The legislation will be overseen by the newly-formed Natural Health Products Regulatory Authority, which is within the New Zealand Ministry of Health. The period of consultation resulted in over 700 submissions from public and industry, which have been considered, and the bill could feasibly have its third and final reading before our next election. In any case, a change of government likely won’t affect progress as it has cross-party support.
The (very briefly summarised) basics of the bill are:
Manufacturers must adhere to a new code of compliance.

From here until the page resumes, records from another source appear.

This is an optimization exercise on Yosys and OpenROAD, whose aim is small area, not a production implementation. The RTL was checked by simulation tests, not by an equivalence proof against the original design. The clock cells of runs 4 and 5 come from the design's own scripts or RTL, not from TritonCTS. No driver is modelled on the clock port, so clock power and skew are understated where the tree is cut down; a real chip needs a root buffer or a tree. Power figures rest on the tool's default switching activity, not on a simulated workload.

===== design/flow/flow/run.sh =====
#!/bin/bash
# The standard layout (standard.sh) with two synthesis changes, both in the
# combinational mapping only (registers are mapped before either step, so they
# are the standard synthesis's registers, same names and cell types):
#  - ABC maps with an area-oriented script (flow/abc_area.script) in place of
#    ORFS's delay-oriented one;
#  - Yosys's half/full-adder extraction (extract_fa) is skipped, so ABC sees
#    the adder logic as plain gates.
# and one layout change: clock tree synthesis runs with the arguments in
# flow/cts_args.txt (no dummy loads on the clock tree's leaves).
# Every other step is ORFS's own, run through standard.sh's make command.
set -euo pipefail
HERE=$(pwd)
rm -rf "$HERE/scripts_custom"
cp -r "$FLOW_HOME/scripts" "$HERE/scripts_custom"
cp "$HERE/flow/abc_area.script" "$HERE/scripts_custom/abc_area.script"
awk '/# extract the full adders/ {skip=1} /dont_use_after_adder_step/ {skip=0} !skip' \
  "$FLOW_HOME/scripts/synth.tcl" > "$HERE/scripts_custom/synth.tcl"
! grep -q extract_fa "$HERE/scripts_custom/synth.tcl"
CTS_ARGS=$(cat "$HERE/flow/cts_args.txt")
sed "s|make -C \([^ ]*\) |make -C \1 SCRIPTS_DIR=$HERE/scripts_custom ABC_AREA=1 CTS_ARGS='$CTS_ARGS' |" standard.sh > custom.sh
grep -q "SCRIPTS_DIR=$HERE/scripts_custom" custom.sh
bash custom.sh synth > synth.log 2>&1
bash custom.sh > layout.log 2>&1
test -s out/final.def

===== design/flow/flow/abc_area.script =====
strash
dc2
balance
rewrite
refactor
balance
rewrite
rewrite -z
balance
refactor -z
rewrite -z
balance
dch -f
amap

===== design/flow/flow/cts_args.txt =====
-sink_clustering_enable -repair_clock_nets -dont_use_dummy_load -sink_clustering_size 50 -sink_clustering_max_diameter 500 -wire_unit 100

===== design/flow/standard.sh =====
#!/bin/bash
# synth_recipe.tcl (not shown) runs the flow's synth.tcl, then flattens the netlist and writes it again
# the make line also repeats each setting of config.mk as NAME=value (left out here)
make -C /OpenROAD-flow-scripts/flow DESIGN_CONFIG=/design/flow/config.mk WORK_HOME=/design/flow/orfs CLKGATE_MAP_FILE= SYNTH_SCRIPT=/design/flow/synth_recipe.tcl "${@:-finish}"

===== design/flow/config.mk =====
export PLATFORM = sky130hd
export DESIGN_NAME = PIEZO_reality_and_damedame
export DESIGN_NICKNAME = PIEZO_reality_and_damedame
export VERILOG_FILES = /design/flow/design.v
export SDC_FILE = /design/flow/constraint.sdc
export NUM_CORES = 4
export LEC_CHECK = 0
export ABC_AREA = 1
export CAP_MARGIN = 20
export CORE_MARGIN = 2
export CORE_UTILIZATION = 40
export SLEW_MARGIN = 20

===== design/flow/constraint.sdc =====
create_clock -name core_clock -period 10.0 [get_ports {CLK_1MHZ}]
set_input_delay 2.0000 -clock core_clock [delete_from_list [all_inputs] [get_ports {CLK_1MHZ}]]
set_output_delay 2.0000 -clock core_clock [all_outputs]
set_load 0.01 [all_outputs]

===== design/flow/design.v =====
module PIEZO_reality_and_damedame(RESETN, CLK_1MHZ, A, T, SONG);
  input RESETN, CLK_1MHZ, A, T;
  output SONG;
  reg h1; reg [5:0] i1; reg b1, f1, z1; reg [18:0] s1; reg [1:0] u1; reg [10:0] c1;
  reg [7:0] p2; reg b2, f2, z2; reg [17:0] s2; reg [10:0] c2;
  reg [3:0] n1id, n2id; reg [1:0] k1;
  reg [10:0] t1, t2; reg r1, r2;
  always @(*) begin
    case ({h1, i1})
      7'd0: begin n1id = 4'd6; k1 = 2'd2; end
      7'd1: begin n1id = 4'd11; k1 = 2'd0; end
      7'd2: begin n1id = 4'd5; k1 = 2'd0; end
      7'd3: begin n1id = 4'd6; k1 = 2'd1; end
      7'd4: begin n1id = 4'd7; k1 = 2'd0; end
      7'd5: begin n1id = 4'd9; k1 = 2'd0; end
      7'd6: begin n1id = 4'd6; k1 = 2'd1; end
      7'd7: begin n1id = 4'd0; k1 = 2'd0; end
      7'd8: begin n1id = 4'd12; k1 = 2'd0; end
      7'd9: begin n1id = 4'd5; k1 = 2'd0; end
      7'd10: begin n1id = 4'd6; k1 = 2'd1; end
      7'd11: begin n1id = 4'd7; k1 = 2'd0; end
      7'd12: begin n1id = 4'd9; k1 = 2'd0; end
      7'd13: begin n1id = 4'd6; k1 = 2'd3; end
      7'd14: begin n1id = 4'd1; k1 = 2'd2; end
      7'd15: begin n1id = 4'd2; k1 = 2'd0; end
      7'd16: begin n1id = 4'd6; k1 = 2'd3; end
      7'd17: begin n1id = 4'd0; k1 = 2'd0; end
      7'd18: begin n1id = 4'd11; k1 = 2'd0; end
      7'd19: begin n1id = 4'd10; k1 = 2'd0; end
      7'd20: begin n1id = 4'd9; k1 = 2'd0; end
      7'd21: begin n1id = 4'd6; k1 = 2'd0; end
      7'd22: begin n1id = 4'd7; k1 = 2'd1; end
      7'd23: begin n1id = 4'd8; k1 = 2'd0; end
      7'd24: begin n1id = 4'd7; k1 = 2'd1; end
      7'd25: begin n1id = 4'd0; k1 = 2'd0; end
      7'd26: begin n1id = 4'd11; k1 = 2'd0; end
      7'd27: begin n1id = 4'd2; k1 = 2'd0; end
      7'd28: begin n1id = 4'd3; k1 = 2'd1; end
      7'd29: begin n1id = 4'd4; k1 = 2'd0; end
      7'd30: begin n1id = 4'd3; k1 = 2'd1; end
      7'd31: begin n1id = 4'd0; k1 = 2'd0; end
      7'd32: begin n1id = 4'd9; k1 = 2'd0; end
      7'd33: begin n1id = 4'd3; k1 = 2'd0; end
      7'd34: begin n1id = 4'd5; k1 = 2'd1; end
      7'd35: begin n1id = 4'd6; k1 = 2'd0; end
      7'd36: begin n1id = 4'd5; k1 = 2'd2; end
      7'd37: begin n1id = 4'd6; k1 = 2'd0; end
      7'd38: begin n1id = 4'd7; k1 = 2'd3; end
      7'd39: begin n1id = 4'd0; k1 = 2'd1; end
      7'd40: begin n1id = 4'd0; k1 = 2'd0; end
      7'd41: begin n1id = 4'd0; k1 = 2'd0; end
      7'd42: begin n1id = 4'd0; k1 = 2'd0; end
      7'd43: begin n1id = 4'd0; k1 = 2'd0; end
      7'd44: begin n1id = 4'd0; k1 = 2'd0; end
      7'd45: begin n1id = 4'd0; k1 = 2'd0; end
      7'd46: begin n1id = 4'd0; k1 = 2'd0; end
      7'd47: begin n1id = 4'd0; k1 = 2'd0; end
      7'd48: begin n1id = 4'd0; k1 = 2'd0; end
      7'd49: begin n1id = 4'd0; k1 = 2'd0; end
      7'd50: begin n1id = 4'd0; k1 = 2'd0; end
      7'd51: begin n1id = 4'd0; k1 = 2'd0; end
      7'd52: begin n1id = 4'd0; k1 = 2'd0; end
      7'd53: begin n1id = 4'd0; k1 = 2'd0; end
      7'd54: begin n1id = 4'd0; k1 = 2'd0; end
      7'd55: begin n1id = 4'd0; k1 = 2'd0; end
      7'd56: begin n1id = 4'd0; k1 = 2'd0; end
      7'd57: begin n1id = 4'd0; k1 = 2'd0; end
      7'd58: begin n1id = 4'd0; k1 = 2'd0; end
      7'd59: begin n1id = 4'd0; k1 = 2'd0; end
      7'd60: begin n1id = 4'd0; k1 = 2'd0; end
      7'd61: begin n1id = 4'd0; k1 = 2'd0; end
      7'd62: begin n1id = 4'd0; k1 = 2'd0; end
      7'd63: begin n1id = 4'd0; k1 = 2'd0; end
      7'd64: begin n1id = 4'd6; k1 = 2'd2; end
      7'd65: begin n1id = 4'd11; k1 = 2'd0; end
      7'd66: begin n1id = 4'd5; k1 = 2'd0; end
      7'd67: begin n1id = 4'd6; k1 = 2'd1; end
      7'd68: begin n1id = 4'd7; k1 = 2'd0; end
      7'd69: begin n1id = 4'd9; k1 = 2'd0; end
      7'd70: begin n1id = 4'd6; k1 = 2'd1; end
      7'd71: begin n1id = 4'd0; k1 = 2'd0; end
      7'd72: begin n1id = 4'd12; k1 = 2'd0; end
      7'd73: begin n1id = 4'd5; k1 = 2'd0; end
      7'd74: begin n1id = 4'd6; k1 = 2'd1; end
      7'd75: begin n1id = 4'd7; k1 = 2'd0; end
      7'd76: begin n1id = 4'd9; k1 = 2'd0; end
      7'd77: begin n1id = 4'd6; k1 = 2'd3; end
      7'd78: begin n1id = 4'd1; k1 = 2'd2; end
      7'd79: begin n1id = 4'd2; k1 = 2'd0; end
      7'd80: begin n1id = 4'd6; k1 = 2'd3; end
      7'd81: begin n1id = 4'd0; k1 = 2'd0; end
      7'd82: begin n1id = 4'd11; k1 = 2'd0; end
      7'd83: begin n1id = 4'd10; k1 = 2'd0; end
      7'd84: begin n1id = 4'd9; k1 = 2'd0; end
      7'd85: begin n1id = 4'd6; k1 = 2'd0; end
      7'd86: begin n1id = 4'd7; k1 = 2'd1; end
      7'd87: begin n1id = 4'd8; k1 = 2'd0; end
      7'd88: begin n1id = 4'd7; k1 = 2'd1; end
      7'd89: begin n1id = 4'd0; k1 = 2'd0; end
      7'd90: begin n1id = 4'd11; k1 = 2'd0; end
      7'd91: begin n1id = 4'd2; k1 = 2'd0; end
      7'd92: begin n1id = 4'd3; k1 = 2'd1; end
      7'd93: begin n1id = 4'd4; k1 = 2'd0; end
      7'd94: begin n1id = 4'd3; k1 = 2'd1; end
      7'd95: begin n1id = 4'd0; k1 = 2'd0; end
      7'd96: begin n1id = 4'd9; k1 = 2'd0; end
      7'd97: begin n1id = 4'd3; k1 = 2'd0; end
      7'd98: begin n1id = 4'd5; k1 = 2'd1; end
      7'd99: begin n1id = 4'd6; k1 = 2'd0; end
      7'd100: begin n1id = 4'd7; k1 = 2'd2; end
      7'd101: begin n1id = 4'd9; k1 = 2'd1; end
      7'd102: begin n1id = 4'd9; k1 = 2'd3; end
      7'd103: begin n1id = 4'd0; k1 = 2'd1; end
      7'd104: begin n1id = 4'd0; k1 = 2'd0; end
      7'd105: begin n1id = 4'd0; k1 = 2'd0; end
      7'd106: begin n1id = 4'd0; k1 = 2'd0; end
      7'd107: begin n1id = 4'd0; k1 = 2'd0; end
      7'd108: begin n1id = 4'd0; k1 = 2'd0; end
      7'd109: begin n1id = 4'd0; k1 = 2'd0; end
      7'd110: begin n1id = 4'd0; k1 = 2'd0; end
      7'd111: begin n1id = 4'd0; k1 = 2'd0; end
      7'd112: begin n1id = 4'd0; k1 = 2'd0; end
      7'd113: begin n1id = 4'd0; k1 = 2'd0; end
      7'd114: begin n1id = 4'd0; k1 = 2'd0; end
      7'd115: begin n1id = 4'd0; k1 = 2'd0; end
      7'd116: begin n1id = 4'd0; k1 = 2'd0; end
      7'd117: begin n1id = 4'd0; k1 = 2'd0; end
      7'd118: begin n1id = 4'd0; k1 = 2'd0; end
      7'd119: begin n1id = 4'd0; k1 = 2'd0; end
      7'd120: begin n1id = 4'd0; k1 = 2'd0; end
      7'd121: begin n1id = 4'd0; k1 = 2'd0; end
      7'd122: begin n1id = 4'd0; k1 = 2'd0; end
      7'd123: begin n1id = 4'd0; k1 = 2'd0; end
      7'd124: begin n1id = 4'd0; k1 = 2'd0; end
      7'd125: begin n1id = 4'd0; k1 = 2'd0; end
      7'd126: begin n1id = 4'd0; k1 = 2'd0; end
      7'd127: begin n1id = 4'd0; k1 = 2'd0; end
    endcase
  end
  always @(*) begin
    case (n1id)
      4'd0: begin r1 = 1'b1; t1 = 11'd0; end   
      4'd1: begin r1 = 1'b0; t1 = 11'd427; end   
      4'd2: begin r1 = 1'b0; t1 = 11'd375; end   
      4'd3: begin r1 = 1'b0; t1 = 11'd514; end   
      4'd4: begin r1 = 1'b0; t1 = 11'd1617; end   
      4'd5: begin r1 = 1'b0; t1 = 11'd330; end   
      4'd6: begin r1 = 1'b0; t1 = 11'd544; end   
      4'd7: begin r1 = 1'b0; t1 = 11'd259; end   
      4'd8: begin r1 = 1'b0; t1 = 11'd832; end   
      4'd9: begin r1 = 1'b0; t1 = 11'd1485; end   
      4'd10: begin r1 = 1'b0; t1 = 11'd1644; end   
      4'd11: begin r1 = 1'b0; t1 = 11'd1886; end   
      4'd12: begin r1 = 1'b0; t1 = 11'd856; end   
      4'd13: begin r1 = 1'b0; t1 = 11'd0; end
      4'd14: begin r1 = 1'b0; t1 = 11'd0; end
      4'd15: begin r1 = 1'b0; t1 = 11'd0; end
    endcase
  end
  always @(*) begin
    case (p2)
      8'd0: n2id = 4'd0;
      8'd1: n2id = 4'd0;
      8'd2: n2id = 4'd3;
      8'd3: n2id = 4'd2;
      8'd4: n2id = 4'd3;
      8'd5: n2id = 4'd1;
      8'd6: n2id = 4'd1;
      8'd7: n2id = 4'd1;
      8'd8: n2id = 4'd1;
      8'd9: n2id = 4'd1;
      8'd10: n2id = 4'd0;
      8'd11: n2id = 4'd3;
      8'd12: n2id = 4'd3;
      8'd13: n2id = 4'd4;
      8'd14: n2id = 4'd4;
      8'd15: n2id = 4'd4;
      8'd16: n2id = 4'd4;
      8'd17: n2id = 4'd3;
      8'd18: n2id = 4'd3;
      8'd19: n2id = 4'd2;
      8'd20: n2id = 4'd2;
      8'd21: n2id = 4'd5;
      8'd22: n2id = 4'd6;
      8'd23: n2id = 4'd6;
      8'd24: n2id = 4'd6;
      8'd25: n2id = 4'd6;
      8'd26: n2id = 4'd6;
      8'd27: n2id = 4'd6;
      8'd28: n2id = 4'd6;
      8'd29: n2id = 4'd0;
      8'd30: n2id = 4'd0;
      8'd31: n2id = 4'd0;
      8'd32: n2id = 4'd0;
      8'd33: n2id = 4'd6;
      8'd34: n2id = 4'd7;
      8'd35: n2id = 4'd8;
      8'd36: n2id = 4'd7;
      8'd37: n2id = 4'd7;
      8'd38: n2id = 4'd7;
      8'd39: n2id = 4'd7;
      8'd40: n2id = 4'd7;
      8'd41: n2id = 4'd0;
      8'd42: n2id = 4'd0;
      8'd43: n2id = 4'd5;
      8'd44: n2id = 4'd5;
      8'd45: n2id = 4'd4;
      8'd46: n2id = 4'd4;
      8'd47: n2id = 4'd4;
      8'd48: n2id = 4'd4;
      8'd49: n2id = 4'd1;
      8'd50: n2id = 4'd1;
      8'd51: n2id = 4'd4;
      8'd52: n2id = 4'd4;
      8'd53: n2id = 4'd2;
      8'd54: n2id = 4'd3;
      8'd55: n2id = 4'd3;
      8'd56: n2id = 4'd3;
      8'd57: n2id = 4'd3;
      8'd58: n2id = 4'd3;
      8'd59: n2id = 4'd3;
      8'd60: n2id = 4'd3;
      8'd61: n2id = 4'd0;
      8'd62: n2id = 4'd0;
      8'd63: n2id = 4'd0;
      8'd64: n2id = 4'd0;
      8'd65: n2id = 4'd3;
      8'd66: n2id = 4'd2;
      8'd67: n2id = 4'd3;
      8'd68: n2id = 4'd1;
      8'd69: n2id = 4'd1;
      8'd70: n2id = 4'd1;
      8'd71: n2id = 4'd1;
      8'd72: n2id = 4'd1;
      8'd73: n2id = 4'd0;
      8'd74: n2id = 4'd0;
      8'd75: n2id = 4'd5;
      8'd76: n2id = 4'd4;
      8'd77: n2id = 4'd3;
      8'd78: n2id = 4'd3;
      8'd79: n2id = 4'd3;
      8'd80: n2id = 4'd3;
      8'd81: n2id = 4'd2;
      8'd82: n2id = 4'd2;
      8'd83: n2id = 4'd2;
      8'd84: n2id = 4'd2;
      8'd85: n2id = 4'd6;
      8'd86: n2id = 4'd6;
      8'd87: n2id = 4'd2;
      8'd88: n2id = 4'd2;
      8'd89: n2id = 4'd3;
      8'd90: n2id = 4'd3;
      8'd91: n2id = 4'd3;
      8'd92: n2id = 4'd3;
      8'd93: n2id = 4'd3;
      8'd94: n2id = 4'd3;
      8'd95: n2id = 4'd0;
      8'd96: n2id = 4'd0;
      8'd97: n2id = 4'd0;
      8'd98: n2id = 4'd0;
      8'd99: n2id = 4'd8;
      8'd100: n2id = 4'd7;
      8'd101: n2id = 4'd6;
      8'd102: n2id = 4'd7;
      8'd103: n2id = 4'd3;
      8'd104: n2id = 4'd3;
      8'd105: n2id = 4'd3;
      8'd106: n2id = 4'd3;
      8'd107: n2id = 4'd3;
      8'd108: n2id = 4'd3;
      8'd109: n2id = 4'd0;
      8'd110: n2id = 4'd0;
      8'd111: n2id = 4'd0;
      8'd112: n2id = 4'd0;
      8'd113: n2id = 4'd0;
      8'd114: n2id = 4'd0;
      8'd115: n2id = 4'd8;
      8'd116: n2id = 4'd7;
      8'd117: n2id = 4'd6;
      8'd118: n2id = 4'd7;
      8'd119: n2id = 4'd2;
      8'd120: n2id = 4'd2;
      8'd121: n2id = 4'd2;
      8'd122: n2id = 4'd2;
      8'd123: n2id = 4'd2;
      8'd124: n2id = 4'd2;
      8'd125: n2id = 4'd0;
      8'd126: n2id = 4'd0;
      8'd127: n2id = 4'd0;
      8'd128: n2id = 4'd0;
      8'd129: n2id = 4'd2;
      8'd130: n2id = 4'd3;
      8'd131: n2id = 4'd4;
      8'd132: n2id = 4'd3;
      8'd133: n2id = 4'd3;
      8'd134: n2id = 4'd0;
      8'd135: n2id = 4'd0;
      8'd136: n2id = 4'd0;
      8'd137: n2id = 4'd0;
      8'd138: n2id = 4'd0;
      8'd139: n2id = 4'd0;
      8'd140: n2id = 4'd0;
      8'd141: n2id = 4'd0;
      8'd142: n2id = 4'd0;
      8'd143: n2id = 4'd0;
      8'd144: n2id = 4'd0;
      8'd145: n2id = 4'd0;
      8'd146: n2id = 4'd0;
      8'd147: n2id = 4'd0;
      8'd148: n2id = 4'd0;
      8'd149: n2id = 4'd0;
      8'd150: n2id = 4'd0;
      8'd151: n2id = 4'd0;
      8'd152: n2id = 4'd0;
      8'd153: n2id = 4'd0;
      8'd154: n2id = 4'd0;
      8'd155: n2id = 4'd0;
      8'd156: n2id = 4'd0;
      8'd157: n2id = 4'd0;
      8'd158: n2id = 4'd0;
      8'd159: n2id = 4'd0;
      8'd160: n2id = 4'd0;
      8'd161: n2id = 4'd0;
      8'd162: n2id = 4'd0;
      8'd163: n2id = 4'd0;
      8'd164: n2id = 4'd0;
      8'd165: n2id = 4'd0;
      8'd166: n2id = 4'd0;
      8'd167: n2id = 4'd0;
      8'd168: n2id = 4'd0;
      8'd169: n2id = 4'd0;
      8'd170: n2id = 4'd0;
      8'd171: n2id = 4'd0;
      8'd172: n2id = 4'd0;
      8'd173: n2id = 4'd0;
      8'd174: n2id = 4'd0;
      8'd175: n2id = 4'd0;
      8'd176: n2id = 4'd0;
      8'd177: n2id = 4'd0;
      8'd178: n2id = 4'd0;
      8'd179: n2id = 4'd0;
      8'd180: n2id = 4'd0;
      8'd181: n2id = 4'd0;
      8'd182: n2id = 4'd0;
      8'd183: n2id = 4'd0;
      8'd184: n2id = 4'd0;
      8'd185: n2id = 4'd0;
      8'd186: n2id = 4'd0;
      8'd187: n2id = 4'd0;
      8'd188: n2id = 4'd0;
      8'd189: n2id = 4'd0;
      8'd190: n2id = 4'd0;
      8'd191: n2id = 4'd0;
      8'd192: n2id = 4'd0;
      8'd193: n2id = 4'd0;
      8'd194: n2id = 4'd0;
      8'd195: n2id = 4'd0;
      8'd196: n2id = 4'd0;
      8'd197: n2id = 4'd0;
      8'd198: n2id = 4'd0;
      8'd199: n2id = 4'd0;
      8'd200: n2id = 4'd0;
      8'd201: n2id = 4'd0;
      8'd202: n2id = 4'd0;
      8'd203: n2id = 4'd0;
      8'd204: n2id = 4'd0;
      8'd205: n2id = 4'd0;
      8'd206: n2id = 4'd0;
      8'd207: n2id = 4'd0;
      8'd208: n2id = 4'd0;
      8'd209: n2id = 4'd0;
      8'd210: n2id = 4'd0;
      8'd211: n2id = 4'd0;
      8'd212: n2id = 4'd0;
      8'd213: n2id = 4'd0;
      8'd214: n2id = 4'd0;
      8'd215: n2id = 4'd0;
      8'd216: n2id = 4'd0;
      8'd217: n2id = 4'd0;
      8'd218: n2id = 4'd0;
      8'd219: n2id = 4'd0;
      8'd220: n2id = 4'd0;
      8'd221: n2id = 4'd0;
      8'd222: n2id = 4'd0;
      8'd223: n2id = 4'd0;
      8'd224: n2id = 4'd0;
      8'd225: n2id = 4'd0;
      8'd226: n2id = 4'd0;
      8'd227: n2id = 4'd0;
      8'd228: n2id = 4'd0;
      8'd229: n2id = 4'd0;
      8'd230: n2id = 4'd0;
      8'd231: n2id = 4'd0;
      8'd232: n2id = 4'd0;
      8'd233: n2id = 4'd0;
      8'd234: n2id = 4'd0;
      8'd235: n2id = 4'd0;
      8'd236: n2id = 4'd0;
      8'd237: n2id = 4'd0;
      8'd238: n2id = 4'd0;
      8'd239: n2id = 4'd0;
      8'd240: n2id = 4'd0;
      8'd241: n2id = 4'd0;
      8'd242: n2id = 4'd0;
      8'd243: n2id = 4'd0;
      8'd244: n2id = 4'd0;
      8'd245: n2id = 4'd0;
      8'd246: n2id = 4'd0;
      8'd247: n2id = 4'd0;
      8'd248: n2id = 4'd0;
      8'd249: n2id = 4'd0;
      8'd250: n2id = 4'd0;
      8'd251: n2id = 4'd0;
      8'd252: n2id = 4'd0;
      8'd253: n2id = 4'd0;
      8'd254: n2id = 4'd0;
      8'd255: n2id = 4'd0;
    endcase
  end
  always @(*) begin
    case (n2id)
      4'd0: begin r2 = 1'b1; t2 = 11'd0; end   
      4'd1: begin r2 = 1'b0; t2 = 11'd375; end   
      4'd2: begin r2 = 1'b0; t2 = 11'd514; end   
      4'd3: begin r2 = 1'b0; t2 = 11'd330; end   
      4'd4: begin r2 = 1'b0; t2 = 11'd544; end   
      4'd5: begin r2 = 1'b0; t2 = 11'd259; end   
      4'd6: begin r2 = 1'b0; t2 = 11'd1485; end   
      4'd7: begin r2 = 1'b0; t2 = 11'd1645; end   
      4'd8: begin r2 = 1'b0; t2 = 11'd1886; end   
      4'd9: begin r2 = 1'b0; t2 = 11'd0; end
      4'd10: begin r2 = 1'b0; t2 = 11'd0; end
      4'd11: begin r2 = 1'b0; t2 = 11'd0; end
      4'd12: begin r2 = 1'b0; t2 = 11'd0; end
      4'd13: begin r2 = 1'b0; t2 = 11'd0; end
      4'd14: begin r2 = 1'b0; t2 = 11'd0; end
      4'd15: begin r2 = 1'b0; t2 = 11'd0; end
    endcase
  end
  assign SONG = (A & ~T) ? b1 : ((~A & T) ? b2 : 1'b0);
  wire e1 = h1 & (i1 == 6'd40);                    
  wire w1 = (s1 == 19'd16690);                  
  wire n1 = ~f1 & w1 & (u1 == k1);                
  wire m1 = z1 | (~f1 & (c1 == t1));               
  wire e2 = (p2 == 8'd133);                         
  wire l1 = w1 | f1;
  wire g1 = m1 | f1;
  always @(negedge RESETN or posedge CLK_1MHZ)
    if (!RESETN) begin
      h1 <= 1'b0; i1 <= 6'd62; b1 <= 1'b0; f1 <= 1'b1;
    end else if (!A || e1) begin
      h1 <= 1'b0; i1 <= 6'd62; b1 <= 1'b0; f1 <= 1'b1;
    end else begin
      f1 <= n1;
      if (n1) begin
        if (!h1 && i1 == 6'd39) begin h1 <= 1'b1; i1 <= 6'd0; end
        else i1 <= i1 + 6'd1;
      end else if (m1) b1 <= ~b1;
    end
  always @(posedge CLK_1MHZ) begin
    z1 <= e2 | r1;
    s1 <= l1 ? 19'd0 : {~s1[17:0], (s1[18] ^ s1[12])};
    if (f1) u1 <= 2'd0; else if (w1) u1 <= u1 + 2'd1;
    c1[10:1] <= g1 ? 10'b0101010101 : ~c1[9:0];
    c1[0] <= m1 ? 1'b0 : (f1 ? 1'b1 : ~(c1[10] ^ c1[8]));
  end
  wire w2 = (s2 == 18'd19070);                  
  wire n2 = ~f2 & w2;
  wire m2 = z2 | (~f2 & (c2 == t2));
  wire l2 = w2 | f2;
  wire g2 = m2 | f2;
  always @(negedge RESETN or posedge CLK_1MHZ)
    if (!RESETN) begin
      p2 <= 8'd0; b2 <= 1'b0; f2 <= 1'b1;
    end else if (!T) begin
      p2 <= 8'd0; b2 <= 1'b0; f2 <= 1'b1;
    end else if (e2) begin
      p2 <= 8'd0; f2 <= 1'b1;
    end else begin
      f2 <= n2;
      if (n2) p2 <= p2 + 8'd1;
      else if (m2) b2 <= ~b2;
    end
  always @(posedge CLK_1MHZ) begin
    z2 <= r2;
    s2 <= l2 ? 18'd0 : {~s2[16:0], (s2[17] ^ s2[10])};
    c2[10:1] <= g2 ? 10'b0101010101 : ~c2[9:0];
    c2[0] <= m2 ? 1'b0 : (f2 ? 1'b1 : ~(c2[10] ^ c2[8]));
  end
endmodule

Product notifiers (companies marketing supplements) must register their supplements in an online database and provide scientific evidence of efficacy which must be available online. ‘Traditional use’ evidence may be acceptable. The required period of traditional use will probably be >75 years.
Products must only contain ingredients which appear on the Permitted Ingredient List of over 7000 ingredients. Manufacturers may only use ingredients which can be shown to meet the identity requirements of an approved pharmacopoeia (these are listed in Schedule 2 of the bill for anyone interested).
Product labels and advertising may make health claims pertaining to the oddly named ‘List of Conditions about which Claims can be Made’.
The legislation covers over-the-counter sales and excludes practitioner-made products. It excludes homeopathy and rongoā Māori.
There is a grace period of one year for existing products to be notified, two years for labels to comply and three years for manufacturers to comply.
• Regulation of supplement manufacturers. At the moment there is disparity within the industry, with some manufacturers holding an expensive, audited quality license, and some manufacturing under a City Council hygiene certificate. Beyond basic hygiene, it is self-regulation, and unless you ask, you wouldn’t know what license your supplements were made under, or what product testing has been done. The new code is a GMP system (Good Manufacturing Practices) somewhere closer to pharmaceutical level, but more risk appropriate.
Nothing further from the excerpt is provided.